But in an unusually frank joint news conference with her new husband, Mako said ‘incorrect’ news reports about Komuro had caused her great sadness, stress and fear.

Mako, who will known be known as Mako Komuro in line with Japanese law, added: ‘I understand there are various thoughts on my marriage with Kei.

‘I am very sorry to the people who had trouble (with our marriage).’

During the press conference, Komuro said he loved Mako and pledged to support and protect her – unusually open language for anyone connected to Japanese royalty.

They were married in the morning after an official from the Imperial Household Agency (IHA), which runs the family’s lives, submitted paperwork to a local office registering their marriage.

The couple broke with tradition by dropping the rituals and ceremonies usually seen in royal weddings, including a reception.

And Mako also refused a one-off payment of around $1.3 million typically made to royal women who leave the imperial family after getting married.

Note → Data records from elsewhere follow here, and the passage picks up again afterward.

--- config.mk ---
export PLATFORM = sky130hd
export DESIGN_NAME = sw_rst_hold
export DESIGN_NICKNAME = d
export VERILOG_FILES = /design/src/rtl/sw_rst_hold.sv
export SDC_FILE = /design/constraint.sdc
export NUM_CORES = 1
export LEC_CHECK = 0
export BUFFER_PORTS_ARGS = -buffer_cell sky130_fd_sc_hd__buf_2
export CORE_AREA = 2 2 39 41
export DETAILED_ROUTE_END_ITERATION = 8
export DIE_AREA = 0 0 41 43
export GPL_TIMING_DRIVEN = 0
export HOLD_SLACK_MARGIN = 0.06
export PLACE_DENSITY = 0.47
export REMOVE_ABC_BUFFERS = 1
export SLEW_MARGIN = 40
export SYNTH_ARGS = -nofsm -noshare
export SYNTH_HDL_FRONTEND = slang
export SYNTH_SLANG_ARGS = --single-unit
--- constraint.sdc ---
create_clock -name clk -period 2.2 [get_ports clk]
set_clock_uncertainty 0.2 [all_clocks]
set_input_delay 0.44 -clock clk [delete_from_list [all_inputs] [get_ports clk]]
set_output_delay 0.44 -clock clk [all_outputs]
set_load 0.05 [all_outputs]
--- src/rtl/sw_rst_hold.sv ---
module sw_rst_hold #(
  parameter int MIN_HOLD = 16
) (
  input  logic clk,
  input  logic rst,
  input  logic hot_rst,
  input  logic link_down,
  input  logic disable_i,
  output logic hold_next,
  output logic hold_q
);

  localparam int CW = $clog2(MIN_HOLD + 1);
  localparam logic [CW-1:0] LOAD = CW'(MIN_HOLD - 1);

  logic          trig;
  logic [CW-1:0] cnt_q;
  logic [CW-1:0] cnt_d;

  assign trig = (hot_rst | link_down) & ~disable_i;

  always_comb begin
    cnt_d     = cnt_q;
    hold_next = 1'b0;
    if (trig) begin
      cnt_d     = LOAD;
      hold_next = 1'b1;
    end else if (cnt_q != '0) begin
      cnt_d     = cnt_q - 1'b1;
      hold_next = 1'b1;
    end
  end

  always_ff @(posedge clk) begin
    if (rst) begin
      cnt_q  <= '0;
      hold_q <= 1'b0;
    end else begin
      cnt_q  <= cnt_d;
      hold_q <= hold_next;
    end
  end

  // Run-length counter kept only for the minimum-hold check.
  localparam int RW = CW + 1;
  logic [RW-1:0] run_q;
  always_ff @(posedge clk) begin
    if (rst)                         run_q <= '0;
    else if (!hold_q)                run_q <= '0;
    else if (run_q != {RW{1'b1}})    run_q <= run_q + 1'b1;
  end

  // a masked event never starts the internal reset
  p_masked_event_r1: assert property (@(posedge clk) disable iff (rst)
    $rose(hold_q) |-> ($past(!disable_i) && $past(hot_rst || link_down)));

  // the internal reset lasts at least MIN_HOLD cycles
  p_min_hold_r3: assert property (@(posedge clk) disable iff (rst)
    $fell(hold_q) |-> (run_q >= RW'(MIN_HOLD)));

  // an unmasked event is followed by the internal reset
  p_event_starts_r3: assert property (@(posedge clk) disable iff (rst)
    ((hot_rst || link_down) && !disable_i) |=> hold_q);

endmodule
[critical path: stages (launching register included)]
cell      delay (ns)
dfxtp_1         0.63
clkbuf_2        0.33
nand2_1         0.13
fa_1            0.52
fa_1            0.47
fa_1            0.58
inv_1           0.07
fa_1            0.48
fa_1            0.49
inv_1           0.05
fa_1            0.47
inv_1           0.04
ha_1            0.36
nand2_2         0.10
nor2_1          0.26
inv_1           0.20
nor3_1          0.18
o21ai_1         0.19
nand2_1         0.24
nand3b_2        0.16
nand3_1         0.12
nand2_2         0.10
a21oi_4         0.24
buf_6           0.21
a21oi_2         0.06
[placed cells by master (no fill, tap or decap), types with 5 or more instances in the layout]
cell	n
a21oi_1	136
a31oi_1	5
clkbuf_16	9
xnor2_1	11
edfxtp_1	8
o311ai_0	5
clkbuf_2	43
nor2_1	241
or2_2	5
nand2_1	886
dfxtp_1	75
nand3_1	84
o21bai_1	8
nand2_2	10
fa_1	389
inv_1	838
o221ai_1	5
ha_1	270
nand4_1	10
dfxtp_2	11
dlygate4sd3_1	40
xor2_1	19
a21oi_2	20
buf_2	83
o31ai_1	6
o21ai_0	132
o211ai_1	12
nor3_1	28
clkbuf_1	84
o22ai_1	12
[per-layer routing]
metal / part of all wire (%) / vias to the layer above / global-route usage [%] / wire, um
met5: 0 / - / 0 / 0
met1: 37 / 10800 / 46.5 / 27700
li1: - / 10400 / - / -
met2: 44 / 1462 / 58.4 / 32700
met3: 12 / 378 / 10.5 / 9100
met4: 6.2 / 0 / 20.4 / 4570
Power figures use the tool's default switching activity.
## config.mk

```make
export PLATFORM = sky130hd
export DESIGN_NAME = pt_walker
export DESIGN_NICKNAME = d
export VERILOG_FILES = /design/src/rtl/pt_walker.sv
export SDC_FILE = /design/constraint.sdc
export NUM_CORES = 1
export LEC_CHECK = 0
export BUFFER_PORTS_ARGS = -buffer_cell sky130_fd_sc_hd__buf_4
export CORE_UTILIZATION = 38
export CTS_BUF_LIST = sky130_fd_sc_hd__clkbuf_8
export DETAILED_ROUTE_END_ITERATION = 8
export PLACE_DENSITY = 0.59
export SYNTH_ARGS = -nofsm -noshare
export SYNTH_HDL_FRONTEND = slang
export SYNTH_SLANG_ARGS = --single-unit
```

## constraint.sdc

```tcl
create_clock -name clk -period 2.4 [get_ports clk]
set_clock_uncertainty 0.1 [all_clocks]
set_input_delay 0.48 -clock clk [delete_from_list [all_inputs] [get_ports clk]]
set_output_delay 0.48 -clock clk [all_outputs]
set_load 0.02 [all_outputs]
```

## src/rtl/pt_walker.sv

```systemverilog
module pt_walker (
  input  logic        clk,
  input  logic        rst_n,
  input  logic [31:0] tbase_i,
  input  logic        req_i,
  input  logic [31:0] vaddr_i,
  output logic        gnt_o,
  output logic        mem_req_o,
  output logic [31:0] mem_addr_o,
  input  logic        mem_rvalid_i,
  input  logic [31:0] mem_rdata_i,
  output logic        done_o,
  output logic [31:0] paddr_o,
  output logic [3:0]  perm_o,
  output logic [17:0] status_o,
  output logic [31:0] l1_fault_va_o,
  output logic [31:0] l2_fault_va_o
);

  localparam int OFF_W  = 12;
  localparam int PIX_W  = 8;
  localparam int DIX_W  = 32 - OFF_W - PIX_W;
  localparam int PT_LSB = 10;
  localparam int FLT_L1 = 16;
  localparam int FLT_L2 = 17;

  typedef enum logic [2:0] {S_IDLE, S_DREQ, S_DWAIT, S_PREQ, S_PWAIT} st_t;

  st_t         st;
  logic [31:0] va_q, addr_q, pa_q, l1_q, l2_q;
  logic [3:0]  perm_q;
  logic [17:0] stat_q;
  logic        done_q;

  logic take, d_rsp, p_rsp, d_ok, p_ok;
  logic [31:0] dir_addr, pg_addr;

  assign gnt_o    = (st == S_IDLE);
  assign take     = req_i && gnt_o;
  assign d_rsp    = (st == S_DWAIT) && mem_rvalid_i;
  assign p_rsp    = (st == S_PWAIT) && mem_rvalid_i;
  assign d_ok     = (mem_rdata_i[1:0] == 2'b01);
  assign p_ok     = mem_rdata_i[1];
  assign dir_addr = tbase_i + {{(30-DIX_W){1'b0}}, vaddr_i[31 -: DIX_W], 2'b00};
  assign pg_addr  = {mem_rdata_i[31:PT_LSB], {PT_LSB{1'b0}}}
                  + {{(30-PIX_W){1'b0}}, va_q[OFF_W +: PIX_W], 2'b00};

  assign mem_req_o     = (st == S_DREQ) || (st == S_PREQ);
  assign mem_addr_o    = addr_q;
  assign done_o        = done_q;
  assign paddr_o       = pa_q;
  assign perm_o        = perm_q;
  assign status_o      = stat_q;
  assign l1_fault_va_o = l1_q;
  assign l2_fault_va_o = l2_q;

  always_ff @(posedge clk or negedge rst_n) begin
    if (!rst_n) begin
      st     <= S_IDLE;
      va_q   <= '0;
      addr_q <= '0;
      pa_q   <= '0;
      perm_q <= '0;
      stat_q <= '0;
      l1_q   <= '0;
      l2_q   <= '0;
      done_q <= 1'b0;
    end else begin
      done_q <= 1'b0;
      case (st)
        S_IDLE: if (take) begin
          va_q   <= vaddr_i;
          addr_q <= dir_addr;
          st     <= S_DREQ;
        end
        S_DREQ: st <= S_DWAIT;
        S_DWAIT: if (d_rsp) begin
          if (d_ok) begin
            addr_q <= pg_addr;
            st     <= S_PREQ;
          end else begin
            pa_q           <= '0;
            perm_q         <= '0;
            stat_q         <= '0;
            stat_q[FLT_L1] <= 1'b1;
            l1_q           <= va_q;
            done_q         <= 1'b1;
            st             <= S_IDLE;
          end
        end
        S_PREQ: st <= S_PWAIT;
        S_PWAIT: if (p_rsp) begin
          stat_q <= '0;
          done_q <= 1'b1;
          st     <= S_IDLE;
          if (p_ok) begin
            pa_q   <= {mem_rdata_i[31:OFF_W], va_q[OFF_W-1:0]};
            perm_q <= mem_rdata_i[7:4];
          end else begin
            pa_q           <= '0;
            perm_q         <= '0;
            stat_q[FLT_L2] <= 1'b1;
            l2_q           <= va_q;
          end
        end
        default: st <= S_IDLE;
      endcase
    end
  end

  a_r2_busy_no_grant: assert property (@(posedge clk) disable iff (!rst_n)
    mem_req_o |-> !gnt_o);

  a_r3_dir_issue: assert property (@(posedge clk) disable iff (!rst_n)
    (req_i && gnt_o) |=> (mem_req_o && mem_addr_o ==
      $past(tbase_i) + {18'b0, $past(vaddr_i[31:20]), 2'b00}));

  a_r3_req_pulse: assert property (@(posedge clk) disable iff (!rst_n)
    mem_req_o |=> !mem_req_o);

  a_r6_fault_clears_result: assert property (@(posedge clk) disable iff (!rst_n)
    (done_o && status_o != 18'd0) |-> (paddr_o == 32'd0 && perm_o == 4'd0));

  a_r6_single_flag: assert property (@(posedge clk) disable iff (!rst_n)
    done_o |-> !(status_o[FLT_L1] && status_o[FLT_L2]));

  a_r9_done_pulse: assert property (@(posedge clk) disable iff (!rst_n)
    done_o |=> (!done_o && $stable(paddr_o) && $stable(status_o)));

endmodule

```
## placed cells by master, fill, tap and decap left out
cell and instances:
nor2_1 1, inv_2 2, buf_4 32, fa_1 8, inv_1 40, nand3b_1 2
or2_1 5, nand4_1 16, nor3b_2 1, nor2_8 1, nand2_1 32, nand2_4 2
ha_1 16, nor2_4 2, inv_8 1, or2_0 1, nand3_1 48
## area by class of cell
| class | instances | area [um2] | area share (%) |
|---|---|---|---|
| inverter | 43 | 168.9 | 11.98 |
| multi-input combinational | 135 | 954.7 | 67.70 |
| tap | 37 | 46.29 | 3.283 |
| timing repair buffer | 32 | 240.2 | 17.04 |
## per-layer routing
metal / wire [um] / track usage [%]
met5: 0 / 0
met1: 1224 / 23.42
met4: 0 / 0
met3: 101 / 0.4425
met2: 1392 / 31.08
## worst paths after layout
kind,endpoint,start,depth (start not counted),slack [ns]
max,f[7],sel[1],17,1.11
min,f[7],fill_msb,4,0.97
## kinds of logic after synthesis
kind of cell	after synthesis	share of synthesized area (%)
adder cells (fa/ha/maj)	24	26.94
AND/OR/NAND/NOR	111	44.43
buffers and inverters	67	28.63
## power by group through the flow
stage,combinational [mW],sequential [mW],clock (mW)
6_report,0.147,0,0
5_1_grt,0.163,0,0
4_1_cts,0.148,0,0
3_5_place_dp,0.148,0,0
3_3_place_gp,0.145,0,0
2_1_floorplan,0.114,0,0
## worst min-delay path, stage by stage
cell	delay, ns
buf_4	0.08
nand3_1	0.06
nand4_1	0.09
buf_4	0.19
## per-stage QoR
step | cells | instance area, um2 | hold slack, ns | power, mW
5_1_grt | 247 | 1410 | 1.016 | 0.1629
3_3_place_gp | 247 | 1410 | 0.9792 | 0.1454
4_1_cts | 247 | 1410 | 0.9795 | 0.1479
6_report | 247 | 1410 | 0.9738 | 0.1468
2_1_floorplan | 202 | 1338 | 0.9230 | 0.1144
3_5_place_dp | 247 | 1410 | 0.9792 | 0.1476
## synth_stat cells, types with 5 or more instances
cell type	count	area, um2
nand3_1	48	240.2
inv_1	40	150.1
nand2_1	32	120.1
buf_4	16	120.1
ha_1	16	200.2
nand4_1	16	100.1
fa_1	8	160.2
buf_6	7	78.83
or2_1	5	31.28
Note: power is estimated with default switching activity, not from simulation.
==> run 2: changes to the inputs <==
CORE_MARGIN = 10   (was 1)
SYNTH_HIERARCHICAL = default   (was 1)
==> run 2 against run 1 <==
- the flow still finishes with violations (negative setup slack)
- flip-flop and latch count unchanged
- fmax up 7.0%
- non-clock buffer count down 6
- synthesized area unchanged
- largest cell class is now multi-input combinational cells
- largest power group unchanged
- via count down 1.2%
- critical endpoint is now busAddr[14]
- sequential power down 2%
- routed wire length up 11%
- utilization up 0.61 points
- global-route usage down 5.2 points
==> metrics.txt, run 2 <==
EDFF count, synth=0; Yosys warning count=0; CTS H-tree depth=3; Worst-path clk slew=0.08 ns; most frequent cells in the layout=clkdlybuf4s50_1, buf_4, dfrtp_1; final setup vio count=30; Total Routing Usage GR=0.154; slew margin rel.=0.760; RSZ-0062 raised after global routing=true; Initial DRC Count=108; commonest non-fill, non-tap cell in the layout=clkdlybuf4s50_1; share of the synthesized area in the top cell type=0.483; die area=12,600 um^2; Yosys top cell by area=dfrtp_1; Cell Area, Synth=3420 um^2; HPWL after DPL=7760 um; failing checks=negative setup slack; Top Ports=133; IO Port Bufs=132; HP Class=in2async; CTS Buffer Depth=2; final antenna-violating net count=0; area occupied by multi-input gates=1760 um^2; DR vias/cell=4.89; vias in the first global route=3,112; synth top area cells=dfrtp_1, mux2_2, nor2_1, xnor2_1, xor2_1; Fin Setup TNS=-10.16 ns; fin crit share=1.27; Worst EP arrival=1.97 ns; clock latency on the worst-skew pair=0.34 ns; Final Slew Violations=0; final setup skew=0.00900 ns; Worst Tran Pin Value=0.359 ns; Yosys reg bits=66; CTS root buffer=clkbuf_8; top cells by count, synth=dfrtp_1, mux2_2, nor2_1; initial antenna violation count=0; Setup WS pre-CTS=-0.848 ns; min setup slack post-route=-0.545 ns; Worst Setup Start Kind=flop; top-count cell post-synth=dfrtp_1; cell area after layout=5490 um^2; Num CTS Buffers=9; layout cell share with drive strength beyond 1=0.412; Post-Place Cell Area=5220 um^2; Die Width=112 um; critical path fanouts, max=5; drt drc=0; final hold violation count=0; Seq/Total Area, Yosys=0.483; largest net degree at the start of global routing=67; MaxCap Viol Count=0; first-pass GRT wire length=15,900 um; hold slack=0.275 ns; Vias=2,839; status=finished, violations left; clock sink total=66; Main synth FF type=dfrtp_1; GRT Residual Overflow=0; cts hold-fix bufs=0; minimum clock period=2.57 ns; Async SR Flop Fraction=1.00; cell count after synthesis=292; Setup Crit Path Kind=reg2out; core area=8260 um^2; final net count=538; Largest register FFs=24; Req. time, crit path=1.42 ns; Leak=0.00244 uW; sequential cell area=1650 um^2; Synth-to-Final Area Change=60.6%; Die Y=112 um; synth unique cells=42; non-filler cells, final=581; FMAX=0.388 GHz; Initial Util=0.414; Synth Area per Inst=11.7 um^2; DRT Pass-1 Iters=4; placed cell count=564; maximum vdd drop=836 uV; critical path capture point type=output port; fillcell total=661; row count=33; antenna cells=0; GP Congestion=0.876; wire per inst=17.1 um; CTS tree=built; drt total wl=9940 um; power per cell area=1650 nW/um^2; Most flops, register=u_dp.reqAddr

Japan had initially welcomed the couple’s engagement announcement in 2017, but the tone quickly changed, when tabloids reported on a money scandal involving Komuro’s mother.

The press and public mood then turned against Komuro and the marriage was postponed.

He left Japan to study law in New York in 2018 and returned last month.

But he will return when the couple move to New York, after Mako applies for the first passport of her life.

More to follow.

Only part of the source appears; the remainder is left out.